To substitute solid fossil fuels in industrial processes, N+P is using a patented process called to convert the higher CV ranges to a high quality fuel pellet. These pellets offer significant value to its end users, as typically the pellets hold over 80% of the energy compared to coal, whilst still having a biogenic content of over 50%. The stable and high quality of these fuel pellets has proven itself at a number of different applications, including cement, lime, steel and power plants. This process save up to 1.3 tons of CO2 for every ton of coal replaced. This means the production capacity of the new facility equates to the substitution of approximately 160,000 tons of coal with the potential savings of 208,000 tons per year of CO2 . There are now plans for a second facility for the UK market of a similar size.

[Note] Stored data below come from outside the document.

Background: an optimization exercise with open tools, aiming at small area, a short achievable clock period and few clock cycles. Do not read the settings as production practice. RTL that was checked went through simulation tests only; none was proved equivalent to the original. Power figures rest on the tool's default switching activity, not on a simulated workload.

==> trial 54 <==
==> flow/design.v <==
package zpu_exec_pkg;
    localparam int WORD_W  = 32;
    localparam int DMEM_AW = 26;
    localparam logic [4:0] OP_NOP = 5'd0, OP_MOV = 5'd1, OP_IM0 = 5'd2, OP_IMN = 5'd3,
        OP_ADD = 5'd4, OP_ADDSP = 5'd5, OP_SUB = 5'd6, OP_AND = 5'd7, OP_OR = 5'd8,
        OP_NOT = 5'd9, OP_FLIP = 5'd10, OP_EQ = 5'd11, OP_LT = 5'd12, OP_ULT = 5'd13,
        OP_MUL = 5'd14, OP_LOAD = 5'd15, OP_STORE = 5'd16, OP_STORE2 = 5'd17,
        OP_LOADSP = 5'd18, OP_STORESP = 5'd19;
endpackage
`timescale 1ns/1ps
module zpu_exec_top (
    input  logic        clk,
    input  logic        rst,
    input  logic [4:0]  inst_op_i,
    input  logic [6:0]  inst_imm_i,
    input  logic [25:0] inst_dest_addr_i,
    input  logic [31:0] inst_operand_i,
    input  logic [25:0] inst_operand_addr_i,
    output logic        stall_o,
    output logic        dmem_en_o,
    output logic [3:0]  dmem_wmask_o,
    output logic [25:0] dmem_addr_o,
    output logic [31:0] dmem_wdata_o,
    input  logic [31:0] dmem_rdata_i,
    output logic [31:0] stack_tos_o,
    output logic [31:0] stack_nos_o
);
    localparam int MK = 4;               
    localparam int MN = 32 / MK;         
    localparam int CW = $clog2(MN);
    logic [31:0]   tos_q, nos_q, acc_q;
    logic [25:0]   a0_q;
    logic [31:0]   d0_q;
    logic          v0_q;
    logic [23:0]   a1_q;
    logic [31:0]   d1_q;
    logic          v1_q;
    logic          pend_q;
    logic          ph_q;
    logic [CW-1:0] mc_q;
    logic [4:0] op;
    assign op = inst_op_i;
    logic        m0, m1;
    logic [31:0] opnd;
    assign m0   = v0_q && (a0_q[25:2] == inst_operand_addr_i[25:2]);
    assign m1   = v1_q && (a1_q == inst_operand_addr_i[25:2]);
    assign opnd = m0 ? d0_q : (m1 ? d1_q : inst_operand_i);
    logic [31:0] ldata;
    assign ldata = (v0_q && (a0_q[25:2] == tos_q[25:2])) ? d0_q : dmem_rdata_i;
    logic [31:0] mulsum;
    logic        mlast;
    assign mulsum = acc_q + tos_q * nos_q[MK-1:0];
    assign mlast  = (mc_q == CW'(MN - 1));
    logic rd;
    assign rd      = (op == zpu_exec_pkg::OP_LOAD) && !ph_q && !rst;
    assign stall_o = ((op == zpu_exec_pkg::OP_LOAD) && !ph_q) || ((op == zpu_exec_pkg::OP_MUL) && !mlast);
    logic acc;
    assign acc = !rst && !stall_o;
    logic [31:0] eq, lt, ult;
    assign eq  = {31'd0, tos_q == nos_q};
    assign lt  = {31'd0, $signed(tos_q) < $signed(nos_q)};
    assign ult = {31'd0, tos_q < nos_q};
    logic [31:0] flip;
    always_comb begin
        for (int i = 0; i < 32; i++) flip[i] = tos_q[31-i];
    end
    logic [31:0] tos_d, nos_d, wdat;
    logic [25:0] waddr;
    logic        wr;
    always_comb begin
        tos_d = tos_q;
        nos_d = nos_q;
        wr    = 1'b1;
        waddr = inst_dest_addr_i;
        unique case (op)
            zpu_exec_pkg::OP_MOV:     begin tos_d = nos_q; nos_d = opnd; wr = 1'b0; end
            zpu_exec_pkg::OP_IM0:     begin tos_d = {{25{inst_imm_i[6]}}, inst_imm_i}; nos_d = tos_q; end
            zpu_exec_pkg::OP_IMN:     tos_d = {tos_q[24:0], inst_imm_i};
            zpu_exec_pkg::OP_ADD:     begin tos_d = tos_q + nos_q; nos_d = opnd; end
            zpu_exec_pkg::OP_ADDSP:   tos_d = tos_q + opnd;
            zpu_exec_pkg::OP_SUB:     begin tos_d = nos_q - tos_q; nos_d = opnd; end
            zpu_exec_pkg::OP_AND:     begin tos_d = tos_q & nos_q; nos_d = opnd; end
            zpu_exec_pkg::OP_OR:      begin tos_d = tos_q | nos_q; nos_d = opnd; end
            zpu_exec_pkg::OP_NOT:     tos_d = ~tos_q;
            zpu_exec_pkg::OP_FLIP:    tos_d = flip;
            zpu_exec_pkg::OP_EQ:      begin tos_d = eq; nos_d = opnd; end
            zpu_exec_pkg::OP_LT:      begin tos_d = lt; nos_d = opnd; end
            zpu_exec_pkg::OP_ULT:     begin tos_d = ult; nos_d = opnd; end
            zpu_exec_pkg::OP_MUL: begin
                if (mlast) begin
                    tos_d = mulsum;
                    nos_d = opnd;
                end else begin
                    tos_d = tos_q << MK;
                    nos_d = nos_q >> MK;
                end
            end
            zpu_exec_pkg::OP_LOAD:    tos_d = ph_q ? ldata : tos_q;
            zpu_exec_pkg::OP_STORE:   begin tos_d = opnd; waddr = {tos_q[25:2], 2'b00}; end
            zpu_exec_pkg::OP_STORE2:  begin nos_d = opnd; wr = 1'b0; end
            zpu_exec_pkg::OP_LOADSP:  begin tos_d = opnd; nos_d = tos_q; end
            zpu_exec_pkg::OP_STORESP: begin tos_d = nos_q; nos_d = opnd; end
            default:    wr = 1'b0;
        endcase
    end
    always_comb begin
        unique case (op)
            zpu_exec_pkg::OP_STORE:   wdat = nos_q;
            zpu_exec_pkg::OP_STORESP: wdat = tos_q;
            default:    wdat = tos_d;
        endcase
    end
    always_ff @(posedge clk) begin
        if (rst) begin
            tos_q  <= '0;
            nos_q  <= '0;
            acc_q  <= '0;
            v0_q   <= 1'b0;
            v1_q   <= 1'b0;
            pend_q <= 1'b0;
            ph_q   <= 1'b0;
            mc_q   <= '0;
        end else begin
            tos_q <= tos_d;
            nos_q <= nos_d;
            if (op == zpu_exec_pkg::OP_MUL) begin
                acc_q <= mlast ? '0 : mulsum;
                mc_q  <= mlast ? '0 : mc_q + CW'(1);
            end
            ph_q   <= rd;
            pend_q <= (acc && wr) || (pend_q && rd);
            if (acc && wr) begin
                v0_q <= 1'b1;
                v1_q <= v0_q;
            end
        end
    end
    always_ff @(posedge clk) begin
        if (acc && wr) begin
            a0_q <= waddr;
            d0_q <= wdat;
            a1_q <= a0_q[25:2];
            d1_q <= d0_q;
        end
    end
    assign dmem_en_o    = pend_q || rd;
    assign dmem_wmask_o = rd ? 4'h0 : 4'hf;
    assign dmem_addr_o  = rd ? {tos_q[25:2], a0_q[1:0]} : a0_q;
    assign dmem_wdata_o = d0_q;
    assign stack_tos_o  = tos_q;
    assign stack_nos_o  = nos_q;
endmodule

Which industries will benefit the most from N+P’s alternative fuels?

N+P’s alternative fuels have properties that are designed so that the fuel can be used in a number of different energy intensive industries. However, this requires continuous development in order to improve fuel properties and develop other routes to substitute fossil fuels in industries such as cement and lime.

For example, the cement industry is currently the biggest user of waste derived alternative fuels. It was reported in 2016 that cement production globally generated around 2.2 billion tons of CO2 (equivalent to 8% of the global total) with more than half of these emissions coming from the calcination process. 90% of the industry’s emissions is attributed to the production of cement clinker that results from the thermal combustion process. Alternative fuels can be used in the calciner and main burner to help kilns achieve 100% substitution.

Another example is the lime industry: the calcination of limestone (calcium carbonate) to produce quicklime (calcium oxide). Because of the high quality of the fuel (low ash content), and the different physical forms which can be produced; alternative fuel used in both vertical as horizontal lime kilns to substitute the primary fuels. Alternative fuels can also be used in steel blast furnaces to reduce the coking rate by injecting at the bottom of the blast furnace using bespoke equipment or together with pulverized or granulated coal systems.

Alternative fuels can also mitigate the impact of coal fired power stations that still in use. It is a cost effective option for such power stations to reduce their CO2  missions and also reduce the cost of using conventional coal. Recent successful trials proved that 100% coal substitution is possible in a power plant.